ASSIGNED TASK:
Among the records below, count the lines where "slightly" occurs, and report that total alone.

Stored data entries
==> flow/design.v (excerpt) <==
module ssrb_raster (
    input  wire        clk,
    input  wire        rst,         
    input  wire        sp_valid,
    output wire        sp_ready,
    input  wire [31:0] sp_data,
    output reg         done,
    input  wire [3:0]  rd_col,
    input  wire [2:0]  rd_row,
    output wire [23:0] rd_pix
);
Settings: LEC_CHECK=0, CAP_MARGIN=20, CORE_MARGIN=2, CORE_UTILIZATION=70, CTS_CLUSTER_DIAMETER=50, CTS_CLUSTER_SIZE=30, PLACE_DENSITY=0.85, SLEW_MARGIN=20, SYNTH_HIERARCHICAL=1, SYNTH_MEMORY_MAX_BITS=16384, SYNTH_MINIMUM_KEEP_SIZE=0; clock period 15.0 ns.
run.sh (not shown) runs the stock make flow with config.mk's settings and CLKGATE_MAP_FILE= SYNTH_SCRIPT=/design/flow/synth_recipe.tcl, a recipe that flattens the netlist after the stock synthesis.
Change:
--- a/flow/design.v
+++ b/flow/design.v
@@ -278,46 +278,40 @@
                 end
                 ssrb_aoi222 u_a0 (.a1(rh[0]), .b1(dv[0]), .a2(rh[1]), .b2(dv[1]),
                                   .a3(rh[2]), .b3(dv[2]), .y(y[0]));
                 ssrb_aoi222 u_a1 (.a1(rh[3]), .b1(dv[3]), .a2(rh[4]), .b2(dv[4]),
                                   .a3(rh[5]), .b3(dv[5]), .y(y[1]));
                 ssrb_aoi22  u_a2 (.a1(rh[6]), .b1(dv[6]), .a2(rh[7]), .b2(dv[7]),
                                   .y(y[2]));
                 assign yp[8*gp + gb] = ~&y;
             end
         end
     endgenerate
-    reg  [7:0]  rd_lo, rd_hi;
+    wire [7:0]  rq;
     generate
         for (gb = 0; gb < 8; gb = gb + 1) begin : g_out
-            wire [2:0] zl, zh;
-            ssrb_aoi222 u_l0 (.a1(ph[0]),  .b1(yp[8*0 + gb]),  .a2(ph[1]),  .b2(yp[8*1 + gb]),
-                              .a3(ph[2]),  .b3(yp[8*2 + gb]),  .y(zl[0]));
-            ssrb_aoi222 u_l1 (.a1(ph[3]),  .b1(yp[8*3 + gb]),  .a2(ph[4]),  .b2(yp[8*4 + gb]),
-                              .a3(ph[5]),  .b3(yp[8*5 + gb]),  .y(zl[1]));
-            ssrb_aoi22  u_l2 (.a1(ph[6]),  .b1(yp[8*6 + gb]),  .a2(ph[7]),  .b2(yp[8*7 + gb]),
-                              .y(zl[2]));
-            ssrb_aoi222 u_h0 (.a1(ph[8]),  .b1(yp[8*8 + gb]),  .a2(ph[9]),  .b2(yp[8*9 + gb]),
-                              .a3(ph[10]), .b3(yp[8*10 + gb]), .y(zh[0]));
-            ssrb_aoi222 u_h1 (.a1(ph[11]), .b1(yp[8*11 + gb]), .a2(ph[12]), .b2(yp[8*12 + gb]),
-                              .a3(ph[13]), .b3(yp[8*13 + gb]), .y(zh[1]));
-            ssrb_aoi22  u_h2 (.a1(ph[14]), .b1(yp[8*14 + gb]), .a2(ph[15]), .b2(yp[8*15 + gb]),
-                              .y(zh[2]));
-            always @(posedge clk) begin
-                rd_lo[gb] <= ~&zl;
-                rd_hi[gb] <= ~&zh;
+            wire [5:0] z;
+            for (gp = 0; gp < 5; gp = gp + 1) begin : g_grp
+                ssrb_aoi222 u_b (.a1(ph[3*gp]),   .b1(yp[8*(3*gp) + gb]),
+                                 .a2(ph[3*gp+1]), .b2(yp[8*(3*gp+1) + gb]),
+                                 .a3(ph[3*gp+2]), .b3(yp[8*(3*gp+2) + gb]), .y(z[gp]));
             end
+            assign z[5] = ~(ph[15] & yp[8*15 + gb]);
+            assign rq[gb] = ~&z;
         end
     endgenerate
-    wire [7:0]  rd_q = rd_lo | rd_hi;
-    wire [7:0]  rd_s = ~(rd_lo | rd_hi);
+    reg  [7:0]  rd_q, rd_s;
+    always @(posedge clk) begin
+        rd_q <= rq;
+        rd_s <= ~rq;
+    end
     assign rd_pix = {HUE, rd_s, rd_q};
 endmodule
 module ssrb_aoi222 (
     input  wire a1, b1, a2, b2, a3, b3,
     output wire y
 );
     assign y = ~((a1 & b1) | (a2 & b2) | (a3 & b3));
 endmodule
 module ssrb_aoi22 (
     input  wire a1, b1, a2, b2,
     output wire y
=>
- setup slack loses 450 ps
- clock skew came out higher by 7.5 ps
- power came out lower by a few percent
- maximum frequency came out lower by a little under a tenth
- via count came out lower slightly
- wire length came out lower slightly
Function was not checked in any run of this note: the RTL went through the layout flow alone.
This is an optimization exercise on Yosys and OpenROAD, whose aim is small area, not a production implementation.
At most, simulation tests tie the RTL to the original design; equivalence was not proved.

==> 08-20: inputs <==
==> flow/design.v (excerpt) <==
module dtmf_td (
    input  wire        clk,
    input  wire        rst,
    input  wire        s_valid,
    output wire        s_ready,
    input  wire [15:0] s_data,
    input  wire        s_last,
    input  wire [31:0] s_now,
    input  wire [63:0] cfg_thr,
    input  wire [31:0] cfg_min_hold,
    output wire        res_valid,
    output wire        res_hit,
    output wire [3:0]  res_digit,
    output reg  [63:0] res_best,
    output wire        evt_valid,
    output wire [31:0] evt_duration,
    output wire [31:0] evt_timestamp
);
Settings: LEC_CHECK=0, CAP_MARGIN=20, CORE_MARGIN=2, CORE_UTILIZATION=40, SLEW_MARGIN=20; clock period 25.0 ns.
standard.sh (not shown) runs the stock make flow with config.mk's settings and CLKGATE_MAP_FILE= SYNTH_SCRIPT=/design/flow/synth_recipe.tcl, a recipe that flattens the netlist after the stock synthesis.
==> flow/flow/run.sh <==
#!/bin/bash
# The standard layout, with changes to how it is made:
#  - ports are buffered with the smallest buffer (sky130_fd_sc_hd__buf_1);
#  - clock tree synthesis uses sky130_fd_sc_hd__clkbuf_4 and inserts no dummy loads.
set -euo pipefail
export BUFFER_PORTS_ARGS="-buffer_cell sky130_fd_sc_hd__buf_1"
export CTS_ARGS="-sink_clustering_enable -repair_clock_nets -dont_use_dummy_load -buf_list sky130_fd_sc_hd__clkbuf_8 -sink_clustering_size 16 -sink_clustering_max_diameter 60"
bash standard.sh > standard.log 2>&1
==> 03-28 (differences from 08-20) <==
--- a/flow/design.v
+++ b/flow/design.v
@@ -863,30 +863,31 @@
     wire [51:0] tail = ring[363:312];
     wire r1 = post & (cnt == 3'd1);
     wire r2 = post & (cnt == 3'd2);
     wire r3 = post & (cnt == 3'd3);
     wire r4 = post & (cnt == 3'd4);
     wire hold_tail = (post & (cnt == 3'd5)) | mul | done;
     wire        live = en & ~first;            
     wire [25:0] q1_in = head[51:26] & {26{~first}};
+    wire        zc    = en & first;            
     reg  [15:0] ma;
     reg  [25:0] mb;
     reg  [32:0] z1;
     wire [39:0] z2 = {~head[25:0] & {26{live}}, 14'd0};
     wire [39:0] mr;
     goertzel_res mac (.a(ma), .negm(r1), .b(mb), .z1(z1), .z2(z2), .c14(live), .r(mr));
     wire [17:0] v_f = {head[35:26], head[9:2]};
     always @(*) begin
         if (r2)       ma = head[25:10];                              
         else if (r3)  ma = head[51:36];                              
-        else          ma = coef;
+        else          ma = coef & {16{~zc}};
         if (r1 | r3)  mb = {{10{head[51]}}, head[51:36]};            
         else if (r2)  mb = {{8{v_f[17]}}, v_f};                      
-        else          mb = q1_in;
+        else          mb = head[51:26];
         if (r1)       z1 = {{3{head[25]}}, head[25:10], 14'h3fff};  
         else if (r3)  z1 = head[34:2];              
         else if (r2)  z1 = 33'd0;
         else          z1 = {{3{s_data[15]}}, s_data, 14'd0};        
     end
     wire [31:0] pw   = head[33:2];                 
     wire [31:0] tpw  = tail[33:2];                 
     wire        tinit = r4 & ((ph == 3'd4) | (ph == 3'd0));
==> flow/flow/run.sh (replaced) <==
#!/bin/bash
# The standard layout, with changes to how it is made:
#  - ports are buffered with the smallest buffer (sky130_fd_sc_hd__buf_1);
#  - clock tree synthesis uses sky130_fd_sc_hd__clkbuf_4 and inserts no dummy loads.
set -euo pipefail
export BUFFER_PORTS_ARGS="-buffer_cell sky130_fd_sc_hd__buf_1"
export CTS_ARGS="-sink_clustering_enable -repair_clock_nets -dont_use_dummy_load -buf_list sky130_fd_sc_hd__clkbuf_4"
bash standard.sh > standard.log 2>&1
==> 04-15 (differences from 08-20) <==
==> flow/flow/run.sh (replaced) <==
#!/bin/bash
# The standard layout, with changes to how it is made:
#  - ports are buffered with the smallest buffer (sky130_fd_sc_hd__buf_1);
#  - clock tree synthesis uses sky130_fd_sc_hd__clkbuf_4 and inserts no dummy loads.
set -euo pipefail
export BUFFER_PORTS_ARGS="-buffer_cell sky130_fd_sc_hd__buf_1"
export CTS_ARGS="-sink_clustering_enable -repair_clock_nets -dont_use_dummy_load -buf_list sky130_fd_sc_hd__clkbuf_4"
bash standard.sh > standard.log 2>&1
==> summary.md <==
| Metric | Value |
|---|---|
| Result of the run | `finished clean` |
| Top layer in use | `met5` |
| CP max FO | `4` |
| Synth Cell Area | `0.0303 mm²` |
| Clk Latency, worst-skew pair | `0.82 ns` |
the above is filed under 03-28

==> summary.md <==
| Metric | Value |
|---|---|
| Result of the run | `finished clean` |
| CP max FO | `3` |
| Top layer in use | `met4` |
| Synth Cell Area | `0.0304 mm²` |
| Clk Latency, worst-skew pair | `0.63 ns` |
the above is filed under 08-20

==> summary.md <==
| Metric | Value |
|---|---|
| Synth Cell Area | `0.0304 mm²` |
| Result of the run | `finished clean` |
| CP max FO | `3` |
| Clk Latency, worst-skew pair | `0.88 ns` |
| Warnings, synthesis | `1` |
| Top layer in use | `met4` |
| Number of flops mapped to enable cells by yosys | `127` |
the above is filed under 04-15

Function not checked in 08-20 and 04-15: the RTL went through the layout flow alone.

========
==> inputs of exp/sierra <==
Another version of the RTL of dtmf_td (not shown whole).
clock: 25.0 ns
lec_check: 0
cap_margin: 20
core_margin: 2
core_utilization: 40
slew_margin: 20
==> flow/flow/run.sh <==
#!/bin/bash
# The standard layout, with two changes to how it is made:
#  - ports are buffered with the smallest buffer (sky130_fd_sc_hd__buf_1);
#  - clock tree synthesis inserts no dummy loads.
set -euo pipefail
export BUFFER_PORTS_ARGS="-buffer_cell sky130_fd_sc_hd__buf_1"
export CTS_ARGS="-sink_clustering_enable -repair_clock_nets -dont_use_dummy_load"
bash standard.sh > standard.log 2>&1
==> exp/yarrow (differences from exp/sierra) <==
Settings changed: CORE_UTILIZATION 40 to 60, CTS_BUF_LIST set to sky130_fd_sc_hd__clkbuf_2 sky130_fd_sc_hd__clkbuf_4 sky130_fd_sc_hd__clkbuf_8.
==> exp/maple (differences from exp/sierra) <==
==> flow/run.sh (new file) <==
#!/bin/bash
# synth_recipe.tcl (not shown) runs the flow's synth.tcl, then flattens the netlist and writes it again
# the make line also repeats each setting of config.mk as NAME=value (left out here)
make -C /OpenROAD-flow-scripts/flow DESIGN_CONFIG=/design/flow/config.mk WORK_HOME=/design/flow/orfs CLKGATE_MAP_FILE= SYNTH_SCRIPT=/design/flow/synth_recipe.tcl finish
removed: flow/flow/run.sh
removed: flow/standard.sh
==> exp/pepper (differences from exp/sierra) <==
Settings changed: CTS_BUF_LIST set to sky130_fd_sc_hd__clkbuf_4.
==> comparison table <==
Run status: exp/maple finished clean; exp/sierra finished clean; exp/yarrow finished clean; exp/pepper finished clean
Die X-Extent: exp/maple 285.1 um; exp/sierra 285.1 um; exp/yarrow 233.5 um; exp/pepper 285.1 um
Length of routed wiring on met1: exp/maple 42.21 mm; exp/sierra 41.17 mm; exp/yarrow 40.50 mm; exp/pepper 41.17 mm
Non-clock buffer count in the final layout: exp/maple 362; exp/sierra 360; exp/yarrow 350; exp/pepper 360
Fin nets: exp/maple 3868; exp/sierra 3866; exp/yarrow 3859; exp/pepper 3866
First-iteration detailed-routing DRC count: exp/maple 2600; exp/sierra 2203; exp/yarrow 2488; exp/pepper 2203
ClkCell Share: exp/maple 0.04173; exp/sierra 0.03281; exp/yarrow 0.03541; exp/pepper 0.03281
Worst setup timing slack at the placement stage: exp/maple 5.877 ns; exp/sierra 6.084 ns; exp/yarrow 5.772 ns; exp/pepper 6.084 ns
Total die area: exp/maple 81270 sq um; exp/sierra 81270 sq um; exp/yarrow 54520 sq um; exp/pepper 81270 sq um
Met2 Use GR: exp/maple 0.3964; exp/sierra 0.3830; exp/yarrow 0.5661; exp/pepper 0.3830
Vias in the first global route: exp/maple 23640; exp/sierra 23210; exp/yarrow 24250; exp/pepper 23210
Final-layout non-clock buffer area share: exp/maple 0.09192; exp/sierra 0.04676; exp/yarrow 0.04578; exp/pepper 0.04676
Maximum number of pins on one net before global-route repair: exp/maple 75; exp/sierra 74; exp/yarrow 75; exp/pepper 74
Worst-case register-to-register setup slack: exp/maple 5.95 ns; exp/sierra 5.93 ns; exp/yarrow 5.68 ns; exp/pepper 5.93 ns
Share of the core filled with cells: exp/maple 0.4741; exp/sierra 0.4462; exp/yarrow 0.6616; exp/pepper 0.4462
Cell count after placement: exp/maple 4332; exp/sierra 4330; exp/yarrow 3956; exp/pepper 4330
Function was not checked in any run of this note: the RTL went through the layout flow alone.

[static timing again, ports no longer ideal]
In the flow no input, the clock included, has a driving cell. The finished layouts below were timed again as built, in two steps. Step 1: set_driving_cell puts a clkbuf_16 on clk and a buf_2 on each other input, an assumption about the parent block. Step 2, shift: input delay + t, output delay - t, t = (earliest + latest rising clock arrival at the registers) / 2. This alone moves slack from input paths to output paths. Three values: no drivers, after step 1, after step 2; two values: the first two.
run | t, ns | slack for setup (ns) | worst hold slack (ns)
08-20 | 0.664 | 5.648 / 5.585 / 6.249 | 0.285 / 0.285 / 0.285
03-28 | 0.818 | 4.698 / 4.642 / 3.974 | 0.251 / 0.251 / 0.251
04-15 | 0.886 | 5.459 / 5.396 / 6.282 | 0.272 / 0.272 / 0.272
exp/sierra | 0.603 | 5.655 / 5.597 / 5.929 | 0.276 / 0.276 / 0.276
exp/yarrow | 0.625 | 5.553 / 5.488 / 5.682 | 0.295 / 0.295 / 0.295
exp/maple | 0.631 | 5.282 / 5.221 / 5.851 | 0.318 / 0.318 / 0.318
exp/pepper | 0.603 | 5.655 / 5.597 / 5.929 | 0.276 / 0.276 / 0.276
After both steps setup and hold are still met in every run listed. For 03-28, which loses most, drivers alone change the setup slack by -0.056 ns; drivers and shift together by -0.724 ns.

TASK ANSWER:
2